Chapter 9 describes the successful implementation of an evidence-based trauma treatment, child–parent psychotherapy (Lieberman & Van Horn, 2009) in a state-funded preventive services program. Designed for children under six and their parents/primary caregivers, this implementation uses both a home- and office-based intervention. Successes, including the use of fidelity instruments with both clinicians and supervisors are discussed; on-going challenges are also identified.

The final three chapters in Part II focus on permanency and the role of foster care, as well as the need to work with preadoptive parents from a trauma perspective. As children move into foster care, there is an important opportunity for intervention to help resolve the impact of the trauma that brought the child(ren) into care, for both children and birth parents. Starting with an emphasis on the importance of establishing psychological safety as well as physical security in the foster home, Chap. 10 will focus on innovative methods that are available to help foster or resource parents become trauma-informed and better able to assist children in their care with emotional and behavioral regulation. Chapter 11, by contrast, will focus on the therapeutic work that can be undertaken with birth parents to assist them in resolving their own histories of trauma that often contribute to disruptions in parenting, and Chap. 12 focuses on a trauma-informed intervention model for supporting pre-adoptive parents. 

In Part III, the focus shifts to creating trauma-informed agency culture. The first chapter in this part, Chap. 13, introduces commonly accepted principles for implementation of new practices. Steps associated with each stage are discussed, and examples of implementation are provided. The next three chapters outline a framework of macro strategies aimed at creating stabilization and safety in the organizational culture. Chapter 14 outlines a guiding framework for trauma-informed care in public child welfare, with a focus on organizational policies, practices, workforce development strategies, and evaluation methods that have been successfully used to create a trauma-responsive culture and promote the goals of safety , permanency, and well-being in an effective manner. Building upon this framework of care, Chaps. 15 and 16 will focus on specific tools that public child welfare personnel at all levels can use to assess and monitor progress toward the goal of creating a trauma-informed system of care and promoting and maintaining a secondary traumatic stress informed workplace. In addition to providing an evaluation strategy for child welfare personnel, these tools serve as a checklist of activities that can be used to design a trauma-informed organizational development plan.

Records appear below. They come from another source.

[src/rtl/imem_pkg.sv]
// Shared types, defaults and elaboration helpers for the synchronous instruction memory.
package imem_pkg;

  // Sequencer states: normal fetch/load operation or NOP sweep of the whole array.
  typedef enum logic [0:0] {
    RUN   = 1'b0,
    CLEAR = 1'b1
  } imem_state_t;

  // Source of the presented instruction word.
  typedef enum logic [1:0] {
    SEL_NOP = 2'd0,  // reset value or out-of-range fetch
    SEL_RAM = 2'd1,  // synchronous array read
    SEL_BYP = 2'd2   // write-first forward of a same-cycle load
  } imem_sel_t;

  // Default fill/fault instruction.
  localparam logic [15:0] NOP_DEFAULT = 16'h0000;

  // Ceiling log2, evaluated at elaboration time; clog2(1) returns 0.
  function automatic int clog2(input int value);
    int res;
    int v;
    res = 32'sd0;
    v   = value - 32'sd1;
    while (v > 32'sd0) begin
      res = res + 32'sd1;
      v   = v >>> 32'sd1;
    end
    return res;
  endfunction

endpackage

[src/rtl/imem_ram_dp.sv]
// DEPTH x DATA_W storage with one write port and one registered read port.
// Read-during-write to the same word returns the old contents; the top level
// forwards load data itself when write-first behaviour is needed.
module imem_ram_dp
  import imem_pkg::*;
#(
  parameter int DATA_W    = 16,
  parameter int DEPTH     = 256,
  parameter int IDX_W     = (clog2(DEPTH) < 32'sd1) ? 32'sd1 : clog2(DEPTH),
  parameter     INIT_FILE = "program.hex"
) (
  input  logic              clk,
  input  logic              we,
  input  logic [IDX_W-1:0]  waddr,
  input  logic [DATA_W-1:0] wdata,
  input  logic              re,
  input  logic [IDX_W-1:0]  raddr,
  output logic [DATA_W-1:0] rdata
);

  logic [DATA_W-1:0] mem_r [0:DEPTH-1];
  logic [DATA_W-1:0] rdata_r;

  // Write port: one word per cycle when enabled.
  always_ff @(posedge clk) begin
    if (we) begin
      mem_r[waddr] <= wdata;
    end
  end

  // Read port: word captured on enable and held until the next enabled read.
  always_ff @(posedge clk) begin
    if (re) begin
      rdata_r <= mem_r[raddr];
    end
  end

  assign rdata = rdata_r;

endmodule

[src/rtl/imem_sync.sv]
// Synchronous instruction memory: valid/ready fetch port with one-cycle latency,
// program-load write port with write-first forwarding, flush, range-fault
// reporting and a NOP clear sequencer that sweeps every word once.
module imem_sync
  import imem_pkg::*;
#(
  parameter int                DATA_W    = 16,
  parameter int                ADDR_W    = 16,
  parameter int                DEPTH     = 256,
  parameter                    INIT_FILE = "program.hex",
  parameter logic [DATA_W-1:0] NOP       = DATA_W'(NOP_DEFAULT)
) (
  input  logic              clk,
  input  logic              rst,
  input  logic              fetch_req,
  input  logic [ADDR_W-1:0] fetch_addr,
  output logic              fetch_ready,
  output logic              instr_valid,
  input  logic              instr_ready,
  output logic [DATA_W-1:0] instr,
  output logic [ADDR_W-1:0] instr_addr,
  output logic              instr_fault,
  input  logic              flush,
  input  logic              load_we,
  input  logic [ADDR_W-1:0] load_addr,
  input  logic [DATA_W-1:0] load_data,
  input  logic              clear_req,
  output logic              clear_busy
);

  // Word index width; a single-word memory still gets a 1-bit index.
  localparam int IDX_W = (clog2(DEPTH) < 32'sd1) ? 32'sd1 : clog2(DEPTH);
  localparam int AW1   = ADDR_W + 32'sd1;
  // DEPTH widened by one bit so DEPTH == 2**ADDR_W is still representable.
  localparam logic [ADDR_W:0]  DEPTH_EXT = AW1'(DEPTH);
  localparam logic [IDX_W-1:0] LAST_IDX  = IDX_W'(DEPTH - 32'sd1);
  localparam logic [IDX_W-1:0] IDX_ZERO  = {IDX_W{1'b0}};
  localparam logic [IDX_W-1:0] IDX_ONE   = IDX_W'(32'd1);

  // Sequencer state
  imem_state_t       state_r;
  logic [IDX_W-1:0]  cnt_r;
  logic              clear_busy_r;

  // Response registers
  logic              instr_valid_r;
  logic [ADDR_W-1:0] instr_addr_r;
  logic              instr_fault_r;
  imem_sel_t         sel_r;
  logic [DATA_W-1:0] byp_data_r;

  // Combinational control
  logic              fetch_in_range_s;
  logic              load_in_range_s;
  logic              fetch_ready_s;
  logic              accept_s;
  logic              load_hit_s;
  logic              ram_re_s;
  logic              ram_we_s;
  logic [IDX_W-1:0]  ram_waddr_s;
  logic [DATA_W-1:0] ram_wdata_s;
  logic [DATA_W-1:0] ram_rdata_s;
  logic [DATA_W-1:0] instr_s;

  // Range checks, fetch handshake and same-address load detection.
  always_comb begin
    fetch_in_range_s = ({1'b0, fetch_addr} < DEPTH_EXT);
    load_in_range_s  = ({1'b0, load_addr} < DEPTH_EXT);
    if ((state_r == RUN) && !flush && (!instr_valid_r || instr_ready)) begin
      fetch_ready_s = 1'b1;
    end else begin
      fetch_ready_s = 1'b0;
    end
    accept_s   = fetch_req & fetch_ready_s;
    // Out-of-range fetches never touch the array.
    ram_re_s   = accept_s & fetch_in_range_s;
    // Forward load data when the load and the accepted fetch name the same valid word.
    load_hit_s = load_we & load_in_range_s & fetch_in_range_s & (load_addr == fetch_addr);
  end

  // Write-port mux: the sweep owns the port in CLEAR, the loader owns it in RUN.
  always_comb begin
    ram_we_s    = 1'b0;
    ram_waddr_s = IDX_ZERO;
    ram_wdata_s = NOP;
    case (state_r)
      CLEAR: begin
        ram_we_s    = 1'b1;
        ram_waddr_s = cnt_r;
        ram_wdata_s = NOP;
      end
      RUN: begin
        // Out-of-range loads are silently dropped.
        ram_we_s    = load_we & load_in_range_s;
        ram_waddr_s = load_addr[IDX_W-1:0];
        ram_wdata_s = load_data;
      end
      default: begin
        ram_we_s    = 1'b0;
        ram_waddr_s = IDX_ZERO;
        ram_wdata_s = NOP;
      end
    endcase
  end

  // Clear sequencer: one NOP write per cycle, exactly DEPTH cycles, no restart.
  always_ff @(posedge clk or posedge rst) begin
    if (rst) begin
      state_r      <= RUN;
      cnt_r        <= IDX_ZERO;
      clear_busy_r <= 1'b0;
    end else begin
      case (state_r)
        RUN: begin
          if (clear_req) begin
            state_r      <= CLEAR;
            cnt_r        <= IDX_ZERO;
            clear_busy_r <= 1'b1;
          end
        end
        CLEAR: begin
          if (cnt_r == LAST_IDX) begin
            state_r      <= RUN;
            cnt_r        <= IDX_ZERO;
            clear_busy_r <= 1'b0;
          end else begin
            cnt_r <= cnt_r + IDX_ONE;
          end
        end
        default: begin
          state_r      <= RUN;
          cnt_r        <= IDX_ZERO;
          clear_busy_r <= 1'b0;
        end
      endcase
    end
  end

  // Response tracking: valid, address, fault flag and data source of the presented word.
  always_ff @(posedge clk or posedge rst) begin
    if (rst) begin
      instr_valid_r <= 1'b0;
      instr_addr_r  <= {ADDR_W{1'b0}};
      instr_fault_r <= 1'b0;
      sel_r         <= SEL_NOP;
      byp_data_r    <= NOP;
    end else begin
      // Flush and the start of a sweep both drop whatever is presented.
      if (flush) begin
        instr_valid_r <= 1'b0;
      end else if ((state_r == RUN) && clear_req) begin
        instr_valid_r <= 1'b0;
      end else if (accept_s) begin
        instr_valid_r <= 1'b1;
      end else if (instr_ready) begin
        instr_valid_r <= 1'b0;
      end else begin
        instr_valid_r <= instr_valid_r;
      end
      // Accept only happens when nothing is held, so a stalled response stays stable.
      if (accept_s) begin
        instr_addr_r  <= fetch_addr;
        instr_fault_r <= ~fetch_in_range_s;
        if (!fetch_in_range_s) begin
          sel_r <= SEL_NOP;
        end else if (load_hit_s) begin
          sel_r      <= SEL_BYP;
          byp_data_r <= load_data;
        end else begin
          sel_r <= SEL_RAM;
        end
      end
    end
  end

  // Instruction word selection from the registered source.
  always_comb begin
    case (sel_r)
      SEL_RAM: instr_s = ram_rdata_s;
      SEL_BYP: instr_s = byp_data_r;
      SEL_NOP: instr_s = NOP;
      default: instr_s = NOP;
    endcase
  end

  imem_ram_dp #(
    .DATA_W    (DATA_W),
    .DEPTH     (DEPTH),
    .IDX_W     (IDX_W),
    .INIT_FILE (INIT_FILE)
  ) u_ram (
    .clk   (clk),
    .we    (ram_we_s),
    .waddr (ram_waddr_s),
    .wdata (ram_wdata_s),
    .re    (ram_re_s),
    .raddr (fetch_addr[IDX_W-1:0]),
    .rdata (ram_rdata_s)
  );

  assign fetch_ready = fetch_ready_s;
  assign instr_valid = instr_valid_r;
  assign instr       = instr_s;
  assign instr_addr  = instr_addr_r;
  assign instr_fault = instr_fault_r;
  assign clear_busy  = clear_busy_r;

endmodule
[config.mk]
export PLATFORM = sky130hd
export DESIGN_NAME = imem_sync
export DESIGN_NICKNAME = d
export VERILOG_FILES = /design/src/rtl/imem_pkg.sv /design/src/rtl/imem_ram_dp.sv /design/src/rtl/imem_sync.sv
export SDC_FILE = /design/constraint.sdc
export NUM_CORES = 2
export LEC_CHECK = 0
export BUFFER_PORTS_ARGS = -buffer_cell sky130_fd_sc_hd__buf_2
export CAP_MARGIN = 20
export CORE_UTILIZATION = 50
export CTS_CLUSTER_DIAMETER = 120
export DETAILED_ROUTE_END_ITERATION = 6
export HOLD_SLACK_MARGIN = 0.03
export PLACE_DENSITY = 0.69
export SLEW_MARGIN = 0
export SYNTH_ARGS = -nofsm -noshare
export SYNTH_HDL_FRONTEND = slang
export SYNTH_SLANG_ARGS = --single-unit
[constraint.sdc]
create_clock -name clk -period 25.1 [get_ports clk]
set_input_delay 5.02 -clock clk [delete_from_list [all_inputs] [get_ports clk]]
set_output_delay 5.02 -clock clk [all_outputs]
set_load 0.01 [all_outputs]
======== After elaboration in Yosys (flattened, before gate mapping) ========
Memories as Yosys holds them, arrays and structs flattened. A register that Yosys moved wholly into a read port is not among the register bits.
Index checks and enable logic that the tools add are counted.
storage, ports and cells
  register bits ........................... 46
  RAM bits ................................ 4096
  bits of input ports ..................... 55
  word-level logic and storage cells ...... 56
  memories ................................ 1
cells by class
  add/subtract/negate cells ............... 1
  $lt $le $gt $ge ......................... 2
  equality and inequality tests ........... 6
  muxes and demuxes ....................... 22
  bitwise logic cells ..................... 7
  reduce and logical (&&, ||, !) cells .... 9
memory list
  memory       words  width  rd ports  clocked after memory_dff  write ports  line               text
  u_ram.mem_r  256    16     1         1                         1            imem_ram_dp.sv:21  logic [DATA_W-1:0] mem_r [0:DEPTH-1];
operators with widths
  cell                   number
  $pmux W16 S2           2
  $lt A16 B9 Y1 const B  2
  $pmux W8 S2            2
  $eq A16 B16 Y1         1
  $mux W8                2
  $mux W1                11
  $add A8 B1 Y8 const B  1
  $eq A8 B8 Y1 const B   1
  $pmux W1 S2            3
  $and A1 B1 Y1          5
  $mux W2                2
  $reduce_bool A4 Y1     1
  $logic_and A1 B1 Y1    3
  $reduce_and A3 Y1      1
  $eq A2 B1 Y1 const B   1
  $eq A2 B2 Y1 const B   1
  $logic_not A1 Y1       2
  $ne A2 B1 Y1 const B   1
  $ne A2 B2 Y1 const B   1
  $not A1 Y1             2
  $reduce_and A2 Y1      1
  $logic_or A1 B1 Y1     1

======== Logic depth before layout (Yosys ltp) ========
  depth after elaboration ................. 8
  mapped depth ............................ 13
  depth with buffers taken out ............ 7

======== By module ========
From an unflattened synthesis, not the netlist that was laid out.
second synthesis, totals
  cells, all modules ...................... 7592
  area total of the unflattened synthesis .. 161418.6 µm²
by module, submodules not included
  module       instances  cells each  area an instance (µm²)
  imem_ram_dp  1          7360        158874.9
  imem_sync    1          232         2543.7

======== Least setup slack after synthesis ========
OpenSTA, ideal clock, no wires.
  path kind ............................... input-to-reg
  start point ............................. input port load_data[14]
  end point ............................... memory u_ram.mem_r[0][14], data pin
  library setup time ...................... 1.446 ns
  arrival time ............................ 11.165 ns
  data required time ...................... 23.654 ns
  path slack .............................. 12.489 ns
  stages on the path ...................... 1
  cell sequence ........................... nor2b_1
on the way
  word-level cells in the longest chain between the ends .. 1
ends and longest elaborated chain
  element       line               text
  from (decl)   imem_sync.sv:26    input logic [DATA_W-1:0] load_data,
  $pmux W16 S2  imem_sync.sv:86    case (state_r)
  to (decl)     imem_ram_dp.sv:21
Every way passes these cells.

======== Worst setup path after layout ========
  start point ............................. input port fetch_addr[0]
  end point ............................... register u_ram.rdata_r[0] (netlist: u_ram.rdata[0]), read port of u_ram.mem_r, data pin
on the way
  word-level cells in the longest chain between the ends .. 2
ends and longest elaborated chain
  element        line               text
  from (decl)    imem_sync.sv:16    input logic [ADDR_W-1:0] fetch_addr,
  $lt A16 B9 Y1  imem_sync.sv:67    fetch_in_range_s = ({1'b0, fetch_addr} < DEPTH_EXT);
  $and A1 B1 Y1  imem_sync.sv:76    ram_re_s = accept_s & fetch_in_range_s;
  to (decl)      imem_ram_dp.sv:22  logic [DATA_W-1:0] rdata_r;
Parallel ways exist; a longest one is shown, timed or not.
A chain may end at the register's enable or synchronous reset.

==> impl_metrics.ini <==
[detailed_routing]
detail_route.wl_per_cell_um = 34.2
ant_nets = 0
drtPass1Iterations = 6
vias_per_cell = 6.50
first_iter_violations = 13000
wl_um = 430000
drc_errors = 0
vias = 81900

[cts]
cts_tree = done
cts_sinks = 4158
post-cts-setup-buffer-count = 0
cts_hold_buf = 0
clk_latency_ns = 0.95
cts-root-buf = clkbuf_16
cts-htree-levels = 5
cts_made_buffers = 400
cts_resized = 0
path_clk_slew_ns = 0.06
cts_max_path_buffers = 4

[timing]
slew-limit-headroom_pct = 7.05
skew_ns = 0.0708
max_freq_ghz = 0.0894
hold_violations = 0
worst_slack_ns = 13.91
holdWs_ns = 0.487
maxSlewViolCount = 0
worst_pin_slew_ns = 1.39
tns_ns = 0
setup_viol = 0
rsz0062_at_grt = no
fin_crit_ns = 11.19
fin_crit_sh_pct = 44.6

[power]
ir_drop_v = 0.0000538
leakagePower_nw = 58.4
power_density_nw_per_um2 = 80.6

[yosys]
synth-edff-count = 4112
ys_seq_area_share_pct = 77.5
avgSynthCellArea_um2 = 21.5
yosys_most_used_dff = edfxtp_1
synth_cell_type_count = 65
async_flop_share_pct = 1.11
synth_nets = 7552
ys.warnings.count = 0
synth_area_um2 = 161000
ys_ff_latch = 4158
syn_inst = 7494

[floorplanning]
die_h_um = 569
num_rows = 207
boundaryPins = 91
start_util_pct = 50.4
fp.dieW_um = 569
die_area_um2 = 324000
core_area_um2 = 319000

[worst_setup_path]
end_kind = register
crit_arrival_ns = 11.93
required_ns = 25.85
worstSetupStartpoint = fetch_addr[0]
endpoint = u_ram.rdata[0]
rrSetupSlack_ns = 20.37
r2r_end = u_ram.mem_r[153][10]
reg2reg_depth = 6
r2r-start = state_r
cp-start-kind = input port
path_max_fanout = 79
path_class = input port to register

[grt]
grt_overflow_total = 0
grt_pass1_vias = 79600
grt_max_degree = 201
antenna_found_initial = 19
grt_pass1_wl_um = 604000
grtUsageTotal_pct = 26.3

[cells_and_area]
nNetsFinal = 8033
fin_cells = 12600
final_common_cell = edfxtp_1
fillCellCount = 22800
layout_common_cells = 4112 x edfxtp_1, 803 x mux4_2, 494 x mux2i_1, 418 x buf_4, 401 x clkbuf_16
area_growth_syn_to_layout_pct = 12.2
drive_gt1_share_pct = 24.0

[placement]
pre_cts_ws_ns = 12.97
routabilityCongestion = 0.951
dp.cells = 11800
io_buffers = 90
dp_hpwl_um = 254000

[run]
maxCapViolations = 0

[status]
outcome = completed

[worst_hold_path]
hp-class = register to register
metrics by stage:
| stage | utilization [%] | total power, mW | area (um2) |
|---|---|---|---|
| 4_1_cts | 56.5 | 14.6 | 180000 |
| 2_1_floorplan | - | 8.35 | 161000 |
| 6_report | 56.6 | 14.5 | 180000 |
| 3_5_place_dp | 52.5 | 8.76 | 167000 |
| 3_3_place_gp | 52.5 | 8.74 | 167000 |
| 5_1_grt | 56.6 | 14.9 | 180000 |
kinds of logic (layout without fill, tap and decap cells):
group / after synthesis / after routing / share of synthesized area [%]
AOI/OAI and AO/OA: 882 / 882 / 3.98
muxes: 1337 / 1337 / 14.7
buffers and inverters: 474 / 1284 / 1.85
and+or+nand+nor: 622 / 622 / 1.82
xor gates and xnor gates: 18 / 18 / 0.0981
other: 0 / 5 / 0
DFF: 4158 / 4158 / 77.5
adders and majority gates: 3 / 3 / 0.0233
per-layer routing:
metal / share of wire, % / track usage (%) / wire length (um)
met3: 12 / 7.16 / 52700
met1: 38 / 37.1 / 163000
met2: 45 / 38.9 / 194000
met4: 4.9 / 11.2 / 21200
met5: 0.029 / 0.0149 / 125
worst max-delay path, cell delays in order:
cell and delay (ns):
buf_12 0.50, buf_4 0.82, buf_4 0.74, buf_4 0.69, buf_4 0.82, buf_4 0.90, mux4_2 0.36, nand2b_1 0.11
o32ai_1 0.10, nor4_1 0.97, nand4_1 0.34, nor4_1 0.29
layout make-up:
cell class              count  area [um2]  area share (%)
well taps                4284        5360            2.97
diodes                      5        12.5         0.00694
inverters                  17        68.8          0.0381
clock inverters           256        2410            1.34
repair buffers            536        4140            2.29
clock buffers             475       10300            5.72
flip-flops and latches   4158      125000            69.1
multi-input cells        2862       33500            18.6
worst min-delay path by stage:
| stage | to | slack (ns) | startpoint | depth (start not counted) |
|---|---|---|---|---|
| after global routing | instr_addr[6] | 0.52 | instr_addr[6] | 1 |
| after global placement | instr_addr[3] | 0.48 | instr_addr[3] | 2 |
| final | instr_addr[3] | 0.49 | instr_addr[3] | 2 |
| after CTS | instr_addr[3] | 0.50 | instr_addr[3] | 2 |
| after detailed placement | instr_addr[3] | 0.48 | instr_addr[3] | 2 |
| after floorplan | sel_r[1] | 0.48 | sel_r[1] | 1 |
synth_stat cells, drive strengths merged (30+ instances only):
library cell	instances	share of area, %
clkbuf	221	0.52
edfxtp	4112	77
mux2	30	0.23
o221ai	202	1.1
buf	236	1.3
o21ai	36	0.11
dfrtp	46	0.72
nand2	89	0.21
nor2	295	0.70
a22oi	191	0.89
a211oi	49	0.23
o211ai	30	0.14
a21oi	135	0.42
o22ai	124	0.48
nand2b	30	0.12
a22o	32	0.17
nor2b	41	0.16
mux2i	494	3.1
mux4	813	11
nor4	36	0.15
nor3	51	0.16
sequential cells by signal, summed over array words and instances (netlist names), 2 cells and up:
name         flops
cnt_r            8
u_ram.rdata     16
byp_data_r      16
sel_r            2
u_ram.mem_r   4096
instr_addr      16
power breakdown:
part           internal [mW]  leakage (nW)  total [mW]  switching, mW
Combinational          0.293          13.5       0.936          0.644
Clock                   3.35          6.22        5.91           2.56
Sequential              7.66          38.7        7.70         0.0352
Total                   11.3          58.4        14.5           3.24
(Power assumes the default switching activity.)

Two chapters (17 and 18) focus on micro strategies for the development of safe and stable organizational culture. They include strategies for trauma-informed staff recruitment and selection, as well as a description of a widely disseminated caseworker training tool.

Successful and sustained implementation of the trauma-informed principles and strategies outlined in this text are only realized when this guiding framework is successfully integrated into the agency’s workforce development and support practices. In fact, a healthy, committed child welfare worker is one that is capable of delivering trauma-informed care in a sustained way and who works in an environment that is physically and psychologically safe, empowering, trustworthy, and collaborative. In this section, physical safety and psychological security are presumed, and activities are focused on “healing”, creating optimism and competency through the integration of current and past traumatizing work experiences.

Two approaches for achieving these goals of strengthening the workforce’s attachment are highlighted. Chapter 19 discusses an innovative approach to trauma-informed supervision and support that provides child welfare workers with the knowledge and skills to regulate and process responses to working with trauma exposed clients on an on-going basis without sacrificing engagement. Chapter 20 describes professional development approaches to equip the worker with the skills needed to navigate the delivery of trauma-informed services. Finally, Chap. 21 outlines the challenges ahead for national transition to trauma-informed agencies and services.